How can I confirm that a react element received through props (like children for example) is of a given type in my render method?

Example:

Say I have a List element and a ListItem element. In the render method of List, I want to look for all of the children that were passed and do something special with any children that are ListItems.

I did find an implementation that works, but only after trial and error.

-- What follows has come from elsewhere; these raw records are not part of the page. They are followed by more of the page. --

`src/dbg_bus_pkg.sv`:
```
//////////////////////////////////////////////////
// Debug bus definitions
// Widths and packed structs of the AXI-lite debug
// slave port and of its skid buffer payloads
//////////////////////////////////////////////////
package dbg_bus_pkg;

	// Debug word width and byte offset bits below a word
	localparam int DBG_DATA_WIDTH = 32;
	localparam int DBG_LSB = $clog2(DBG_DATA_WIDTH/8);
	// Full byte address as carried on the bus
	localparam int DBG_AXIL_ADDR_WIDTH = 32;
	// Word address seen past the skid buffers
	localparam int DBG_WADDR_WIDTH = 6;

	typedef logic [DBG_WADDR_WIDTH-1:0] dbg_waddr_t;

	// Write data and byte strobes travel together
	typedef struct packed {
		logic [DBG_DATA_WIDTH-1:0]   data;
		logic [DBG_DATA_WIDTH/8-1:0] strb;
	} dbg_wr_payload_t;

	// Everything the host drives
	typedef struct packed {
		logic                           awvalid;
		logic [DBG_AXIL_ADDR_WIDTH-1:0] awaddr;
		logic                           wvalid;
		logic [DBG_DATA_WIDTH-1:0]      wdata;
		logic [DBG_DATA_WIDTH/8-1:0]    wstrb;
		logic                           bready;
		logic                           arvalid;
		logic [DBG_AXIL_ADDR_WIDTH-1:0] araddr;
		logic                           rready;
	} dbg_axil_req_t;

	// Everything the slave drives back
	typedef struct packed {
		logic                      awready;
		logic                      wready;
		logic                      bvalid;
		logic [1:0]                bresp;
		logic                      arready;
		logic                      rvalid;
		logic [DBG_DATA_WIDTH-1:0] rdata;
		logic [1:0]                rresp;
	} dbg_axil_rsp_t;

endpackage

```
`src/cpu_ctrl_pkg.sv`:
```
//////////////////////////////////////////////////
// CPU control definitions
// Control word bits, status word layout and the
// structs of the CPU debug port
//////////////////////////////////////////////////
package cpu_ctrl_pkg;

	// Word address bit that picks the control register
	localparam int CTRL_SEL_BIT = 5;

	// Control word bits
	localparam int RESET_BIT       = 6;
	localparam int STEP_BIT        = 8;
	localparam int HALT_BIT        = 10;
	localparam int CLEAR_CACHE_BIT = 11;

	// Status word, listed from bit 31 down to bit 0
	typedef struct packed {
		logic [14:0] rsvd_hi;
		logic        interrupt_hi;
		logic        brk;
		logic [2:0]  cc;
		logic        rsvd_11;
		logic        halt_cmd;
		logic        halted;
		logic        rsvd_8;
		logic        interrupt;
		logic        cpu_reset;
		logic [5:0]  rsvd_lo;
	} cpu_status_t;

	// Toward the core
	typedef struct packed {
		logic        cpu_reset;
		logic        halt;
		logic        clear_cache;
		logic        we;
		logic [4:0]  wreg;
		logic [31:0] wdata;
		logic [4:0]  rreg;
	} cpu_dbg_cmd_t;

	// From the core
	typedef struct packed {
		logic        stall;
		logic        brk;
		logic [2:0]  cc;
		logic [31:0] rdata;
	} cpu_dbg_rsp_t;

	// One accepted control write
	typedef struct packed {
		logic        valid;
		logic [3:0]  strb;
		logic [31:0] data;
	} dbg_cmd_t;

endpackage

```
`src/skid_buffer.sv`:
```
//////////////////////////////////////////////////
// Skid buffer
// Valid/ready stage with one spare entry, payload
// type chosen per instance
//////////////////////////////////////////////////
`timescale 1ns/1ps

module skid_buffer #(
	parameter type T = logic [7:0]
) (
	input  logic S_AXI_ACLK,
	input  logic S_AXI_ARESETN,
	// Upstream side
	input  logic i_valid,
	output logic o_ready,
	input  T     i_data,
	// Downstream side
	output logic o_valid,
	input  logic i_ready,
	output T     o_data
);

	// Spare entry
	logic r_valid;
	T     r_data;

	// Spare fills when a beat arrives that downstream refuses
	always_ff @(posedge S_AXI_ACLK)
	if (!S_AXI_ARESETN)
		r_valid <= 1'b0;
	else if (i_valid && o_ready && o_valid && !i_ready)
		r_valid <= 1'b1;
	else if (i_ready)
		r_valid <= 1'b0;

	// Capture whenever the spare is free
	always_ff @(posedge S_AXI_ACLK)
	if (o_ready)
		r_data <= i_data;

	// Bus ready only hangs on the spare
	assign o_ready = !r_valid;

	// Spare entry first, else pass straight through
	assign o_valid = i_valid || r_valid;
	assign o_data  = r_valid ? r_data : i_data;

endmodule

```
`src/reset_hold_timer.sv`:
```
//////////////////////////////////////////////////
// Reset hold timer
// Keeps the CPU in reset for a fixed count
//////////////////////////////////////////////////
`timescale 1ns/1ps

module reset_hold_timer #(
	parameter int RESET_DURATION = 10
) (
	input  logic S_AXI_ACLK,
	input  logic S_AXI_ARESETN,
	input  logic i_cpu_reset,
	output logic o_hold
);

	localparam int CW = (RESET_DURATION > 1) ? $clog2(RESET_DURATION+1) : 1;

	logic [CW-1:0] count;

	// Down-counter, reloaded on either reset
	always_ff @(posedge S_AXI_ACLK)
	if (!S_AXI_ARESETN || i_cpu_reset)
		count <= CW'(RESET_DURATION);
	else if (count != '0)
		count <= count - 1'b1;

	// Hold drops as the count reaches its last step
	always_ff @(posedge S_AXI_ACLK)
	if (!S_AXI_ARESETN || i_cpu_reset)
		o_hold <= (RESET_DURATION > 0);
	else
		o_hold <= (count > 1);

endmodule

```
`src/cpu_cmd_fsm.sv`:
```
//////////////////////////////////////////////////
// CPU run control
// Reset, halt, single step and cache clear state
// machine driven by debug control writes
//////////////////////////////////////////////////
`timescale 1ns/1ps

module cpu_cmd_fsm #(
	parameter bit START_HALTED = 1'b0
) (
	input  logic                   S_AXI_ACLK,
	input  logic                   S_AXI_ARESETN,
	input  logic                   i_cpu_reset,
	input  logic                   i_hold,
	input  cpu_ctrl_pkg::dbg_cmd_t i_cmd,
	input  logic                   i_reg_write_accept,
	input  logic                   i_reg_write_pending,
	input  logic                   i_stall,
	input  logic                   i_brk,
	output logic                   o_cpu_reset,
	output logic                   o_halt,
	output logic                   o_clear_cache
);

	import cpu_ctrl_pkg::*;

	typedef enum logic [2:0] {
		ST_RESETTING,
		ST_RUNNING,
		ST_HALTED,
		ST_STEPPING,
		ST_CLEARING
	} state_t;

	state_t state, state_nxt;

	// Byte lanes of the control write
	logic cmd_b0, cmd_b1;
	logic halt_req, step_req, release_req, clear_req, reset_req;

	assign cmd_b0 = i_cmd.valid && i_cmd.strb[0];
	assign cmd_b1 = i_cmd.valid && i_cmd.strb[1];

	// Halt only when step is not asked for too
	assign halt_req = cmd_b1 && i_cmd.data[HALT_BIT] && !i_cmd.data[STEP_BIT];
	assign step_req = cmd_b1 && i_cmd.data[STEP_BIT];
	// Never let go while a register write is still outstanding
	assign release_req = cmd_b1 && (!i_cmd.data[HALT_BIT] || i_cmd.data[STEP_BIT])
		&& !i_reg_write_pending && !i_stall;
	assign clear_req = cmd_b1 && i_cmd.data[CLEAR_CACHE_BIT];
	// Break resets the core unless it starts halted
	assign reset_req = i_hold || (i_brk && !START_HALTED)
		|| (cmd_b0 && i_cmd.data[RESET_BIT]);

	//////////////////////////////////////////////////
	// Next state
	//////////////////////////////////////////////////
	always_comb
	begin
		state_nxt = state;
		case (state)
		ST_RESETTING:
			state_nxt = START_HALTED ? ST_HALTED : ST_RUNNING;
		ST_RUNNING:
			if (step_req)
				state_nxt = ST_STEPPING;
		ST_HALTED:
			if (release_req)
				state_nxt = i_cmd.data[STEP_BIT] ? ST_STEPPING : ST_RUNNING;
		// Both end once the core goes quiet
		ST_STEPPING, ST_CLEARING:
			if (!i_stall)
				state_nxt = ST_HALTED;
		default:
			state_nxt = ST_RESETTING;
		endcase

		// Halt requests, an ongoing clear keeps running
		if (state != ST_CLEARING
				&& (halt_req || i_reg_write_accept || (i_brk && START_HALTED)))
			state_nxt = ST_HALTED;

		// Cache clear needs the halt bit alongside it
		if (clear_req)
		begin
			if (i_cmd.data[HALT_BIT] || state == ST_CLEARING)
				state_nxt = ST_CLEARING;
			else
				state_nxt = ST_HALTED;
		end

		// Reset wins over everything
		if (reset_req)
			state_nxt = ST_RESETTING;
	end

	always_ff @(posedge S_AXI_ACLK)
	if (!S_AXI_ARESETN || i_cpu_reset)
		state <= ST_RESETTING;
	else
		state <= state_nxt;

	//////////////////////////////////////////////////
	// Outputs decoded from state
	//////////////////////////////////////////////////
	assign o_cpu_reset = (state == ST_RESETTING);
	assign o_halt = (state == ST_RESETTING) ? START_HALTED
		: (state == ST_HALTED || state == ST_CLEARING);
	assign o_clear_cache = (state == ST_CLEARING);

endmodule

```
`src/dbg_write_path.sv`:
```
//////////////////////////////////////////////////
// Debug write path
// Accepts debug writes, splits control from register
// writes and returns the write response
//////////////////////////////////////////////////
`timescale 1ns/1ps

module dbg_write_path #(
	parameter int DBG_ADDR_WIDTH = 8
) (
	input  logic                                     S_AXI_ACLK,
	input  logic                                     S_AXI_ARESETN,
	// Write address
	input  logic                                     i_aw_valid,
	input  logic [DBG_ADDR_WIDTH-dbg_bus_pkg::DBG_LSB-1:0] i_aw_addr,
	output logic                                     o_aw_ready,
	// Write data
	input  logic                                     i_w_valid,
	input  dbg_bus_pkg::dbg_wr_payload_t             i_w_data,
	output logic                                     o_w_ready,
	// Write response
	input  logic                                     i_bready,
	output logic                                     o_bvalid,
	// Core side
	input  logic                                     i_stall,
	output cpu_ctrl_pkg::dbg_cmd_t                   o_cmd,
	output logic                                     o_reg_write_accept,
	output logic                                     o_reg_write_pending,
	output logic                                     o_we,
	output logic [4:0]                               o_wreg,
	output logic [dbg_bus_pkg::DBG_DATA_WIDTH-1:0]   o_wdata
);

	import cpu_ctrl_pkg::*;

	logic is_ctrl, has_strb, write_ready;

	assign is_ctrl  = i_aw_addr[CTRL_SEL_BIT];
	assign has_strb = |i_w_data.strb;

	// Address and data together, B free, and no register
	// write stuck behind a stalled core
	assign write_ready = i_aw_valid && i_w_valid
		&& (!has_strb || is_ctrl || !i_stall || !o_we)
		&& (!o_bvalid || i_bready);

	assign o_aw_ready = write_ready;
	assign o_w_ready  = write_ready;

	//////////////////////////////////////////////////
	// Register write toward the core
	//////////////////////////////////////////////////
	// we holds until the core takes it
	always_ff @(posedge S_AXI_ACLK)
	if (!S_AXI_ARESETN)
		o_we <= 1'b0;
	else if (!o_we || !i_stall)
		o_we <= write_ready && has_strb && !is_ctrl;

	always_ff @(posedge S_AXI_ACLK)
	if (!o_we || !i_stall)
	begin
		o_wreg  <= i_aw_addr[4:0];
		o_wdata <= i_w_data.data;
	end

	assign o_reg_write_accept  = write_ready && has_strb && !is_ctrl;
	assign o_reg_write_pending = o_we;

	// Control write strobe for the run control
	assign o_cmd.valid = write_ready && is_ctrl;
	assign o_cmd.strb  = i_w_data.strb;
	assign o_cmd.data  = i_w_data.data;

	//////////////////////////////////////////////////
	// Write response
	//////////////////////////////////////////////////
	always_ff @(posedge S_AXI_ACLK)
	if (!S_AXI_ARESETN)
		o_bvalid <= 1'b0;
	else if (write_ready)
		o_bvalid <= 1'b1;
	else if (i_bready)
		o_bvalid <= 1'b0;

endmodule

```
`src/dbg_read_path.sv`:
```
//////////////////////////////////////////////////
// Debug read path
// One read at a time, status word or core register
//////////////////////////////////////////////////
`timescale 1ns/1ps

module dbg_read_path #(
	parameter int DBG_ADDR_WIDTH = 8
) (
	input  logic                                     S_AXI_ACLK,
	input  logic                                     S_AXI_ARESETN,
	// Read address
	input  logic                                     i_ar_valid,
	input  logic [DBG_ADDR_WIDTH-dbg_bus_pkg::DBG_LSB-1:0] i_ar_addr,
	output logic                                     o_ar_ready,
	// Read data
	input  logic                                     i_rready,
	output logic                                     o_rvalid,
	output logic [dbg_bus_pkg::DBG_DATA_WIDTH-1:0]   o_rdata,
	// Core side
	output logic [4:0]                               o_rreg,
	input  logic [dbg_bus_pkg::DBG_DATA_WIDTH-1:0]   i_core_rdata,
	input  cpu_ctrl_pkg::cpu_status_t                i_status
);

	import cpu_ctrl_pkg::*;

	logic read_ready, is_ctrl;
	// Register read waiting on core data
	logic reg_pending;

	assign is_ctrl = i_ar_addr[CTRL_SEL_BIT];

	assign read_ready = i_ar_valid && !reg_pending && (!o_rvalid || i_rready);
	assign o_ar_ready = read_ready;

	// Core answers this one cycle later
	assign o_rreg = i_ar_addr[4:0];

	always_ff @(posedge S_AXI_ACLK)
	if (!S_AXI_ARESETN)
		reg_pending <= 1'b0;
	else
		reg_pending <= read_ready && !is_ctrl;

	// Status answers at once, registers a cycle later
	always_ff @(posedge S_AXI_ACLK)
	if (!S_AXI_ARESETN)
		o_rvalid <= 1'b0;
	else if (!o_rvalid || i_rready)
		o_rvalid <= (read_ready && is_ctrl) || reg_pending;

	always_ff @(posedge S_AXI_ACLK)
	if (!o_rvalid || i_rready)
		o_rdata <= reg_pending ? i_core_rdata : i_status;

endmodule

```
`src/zip_dbg_ctrl.sv`:
```
//////////////////////////////////////////////////
// Debug control port
// AXI-lite debug slave for the CPU wrapper, with
// run control, reset hold and status readback
//////////////////////////////////////////////////
`timescale 1ns/1ps

module zip_dbg_ctrl #(
	parameter int DBG_ADDR_WIDTH = 8,
	parameter int RESET_DURATION = 10,
	parameter bit START_HALTED   = 1'b0
) (
	input  logic                           S_AXI_ACLK,
	input  logic                           S_AXI_ARESETN,
	input  logic                           i_interrupt,
	input  logic                           i_cpu_reset,
	// Debug bus
	input  dbg_bus_pkg::dbg_axil_req_t     i_dbg_axil,
	output wire dbg_bus_pkg::dbg_axil_rsp_t o_dbg_axil,
	// CPU debug port
	input  cpu_ctrl_pkg::cpu_dbg_rsp_t     i_cpu_dbg,
	output wire cpu_ctrl_pkg::cpu_dbg_cmd_t o_cpu_dbg
);

	import dbg_bus_pkg::*;
	import cpu_ctrl_pkg::*;

	// Skid buffer outputs
	logic            aw_valid, w_valid, ar_valid;
	logic            aw_ready, w_ready, ar_ready;
	dbg_waddr_t      aw_addr, ar_addr;
	dbg_wr_payload_t w_in, w_data;

	// Between the paths and run control
	dbg_cmd_t    cmd;
	logic        reg_write_accept, reg_write_pending;
	logic        hold;
	cpu_status_t status;

	//////////////////////////////////////////////////
	// Skid buffers
	//////////////////////////////////////////////////
	assign w_in = '{data: i_dbg_axil.wdata, strb: i_dbg_axil.wstrb};

	skid_buffer #(.T(dbg_waddr_t)) aw_skid (
		.S_AXI_ACLK(S_AXI_ACLK),
		.S_AXI_ARESETN(S_AXI_ARESETN),
		.i_valid(i_dbg_axil.awvalid),
		.o_ready(o_dbg_axil.awready),
		.i_data(i_dbg_axil.awaddr[DBG_ADDR_WIDTH-1:DBG_LSB]),
		.o_valid(aw_valid),
		.i_ready(aw_ready),
		.o_data(aw_addr)
	);

	skid_buffer #(.T(dbg_wr_payload_t)) w_skid (
		.S_AXI_ACLK(S_AXI_ACLK),
		.S_AXI_ARESETN(S_AXI_ARESETN),
		.i_valid(i_dbg_axil.wvalid),
		.o_ready(o_dbg_axil.wready),
		.i_data(w_in),
		.o_valid(w_valid),
		.i_ready(w_ready),
		.o_data(w_data)
	);

	skid_buffer #(.T(dbg_waddr_t)) ar_skid (
		.S_AXI_ACLK(S_AXI_ACLK),
		.S_AXI_ARESETN(S_AXI_ARESETN),
		.i_valid(i_dbg_axil.arvalid),
		.o_ready(o_dbg_axil.arready),
		.i_data(i_dbg_axil.araddr[DBG_ADDR_WIDTH-1:DBG_LSB]),
		.o_valid(ar_valid),
		.i_ready(ar_ready),
		.o_data(ar_addr)
	);

	//////////////////////////////////////////////////
	// Write and read paths
	//////////////////////////////////////////////////
	dbg_write_path #(.DBG_ADDR_WIDTH(DBG_ADDR_WIDTH)) write_path (
		.S_AXI_ACLK(S_AXI_ACLK),
		.S_AXI_ARESETN(S_AXI_ARESETN),
		.i_aw_valid(aw_valid),
		.i_aw_addr(aw_addr),
		.o_aw_ready(aw_ready),
		.i_w_valid(w_valid),
		.i_w_data(w_data),
		.o_w_ready(w_ready),
		.i_bready(i_dbg_axil.bready),
		.o_bvalid(o_dbg_axil.bvalid),
		.i_stall(i_cpu_dbg.stall),
		.o_cmd(cmd),
		.o_reg_write_accept(reg_write_accept),
		.o_reg_write_pending(reg_write_pending),
		.o_we(o_cpu_dbg.we),
		.o_wreg(o_cpu_dbg.wreg),
		.o_wdata(o_cpu_dbg.wdata)
	);

	dbg_read_path #(.DBG_ADDR_WIDTH(DBG_ADDR_WIDTH)) read_path (
		.S_AXI_ACLK(S_AXI_ACLK),
		.S_AXI_ARESETN(S_AXI_ARESETN),
		.i_ar_valid(ar_valid),
		.i_ar_addr(ar_addr),
		.o_ar_ready(ar_ready),
		.i_rready(i_dbg_axil.rready),
		.o_rvalid(o_dbg_axil.rvalid),
		.o_rdata(o_dbg_axil.rdata),
		.o_rreg(o_cpu_dbg.rreg),
		.i_core_rdata(i_cpu_dbg.rdata),
		.i_status(status)
	);

	// Responses are always OKAY
	assign o_dbg_axil.bresp = 2'b00;
	assign o_dbg_axil.rresp = 2'b00;

	//////////////////////////////////////////////////
	// Run control
	//////////////////////////////////////////////////
	reset_hold_timer #(.RESET_DURATION(RESET_DURATION)) hold_timer (
		.S_AXI_ACLK(S_AXI_ACLK),
		.S_AXI_ARESETN(S_AXI_ARESETN),
		.i_cpu_reset(i_cpu_reset),
		.o_hold(hold)
	);

	cpu_cmd_fsm #(.START_HALTED(START_HALTED)) cmd_fsm (
		.S_AXI_ACLK(S_AXI_ACLK),
		.S_AXI_ARESETN(S_AXI_ARESETN),
		.i_cpu_reset(i_cpu_reset),
		.i_hold(hold),
		.i_cmd(cmd),
		.i_reg_write_accept(reg_write_accept),
		.i_reg_write_pending(reg_write_pending),
		.i_stall(i_cpu_dbg.stall),
		.i_brk(i_cpu_dbg.brk),
		.o_cpu_reset(o_cpu_dbg.cpu_reset),
		.o_halt(o_cpu_dbg.halt),
		.o_clear_cache(o_cpu_dbg.clear_cache)
	);

	// Status word, halted means the core is not stalled
	assign status = '{
		rsvd_hi:      '0,
		interrupt_hi: i_interrupt,
		brk:          i_cpu_dbg.brk,
		cc:           i_cpu_dbg.cc,
		rsvd_11:      1'b0,
		halt_cmd:     o_cpu_dbg.halt,
		halted:       !i_cpu_dbg.stall,
		rsvd_8:       1'b0,
		interrupt:    i_interrupt,
		cpu_reset:    o_cpu_dbg.cpu_reset,
		rsvd_lo:      '0
	};

endmodule

```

See the code below. (React 15.4.2)

List.jsx

import ListItem from 'list-item';

...

React.Children.map(children, child => {
  console.log(child);     // function ListItem() { ... }
  console.log(ListItem);  // function ListItem() { ... }
  
  if (isListItem(child)) {
    return (...);
  }
  return child;
})

// this implementation does not work
isListItem(element) {
  return (element.type === ListItem);
}

// this implementation does work, but might break if I'm using something like uglify or if I use `react-redux` and `connect()` ListItem (as that will change the display name)
isListItem(element) {
  return (element.type.displayName === 'ListItem');
}

// this implementation does work
isListItem(element) {
  return (element.type === (<ListItem />).type);
}

ListItem.jsx

class ListItem expends React.component {
  ...
}

export default ListItem;

So, the last implementation seems to work, but why doesn't the first implementation work? I can't find any material relating to this in the react documentation, though I did find some stack overflow questions about the same thing. The answers provided in those questions, however, indicate that the first implementation should work (though they are for older versions of React)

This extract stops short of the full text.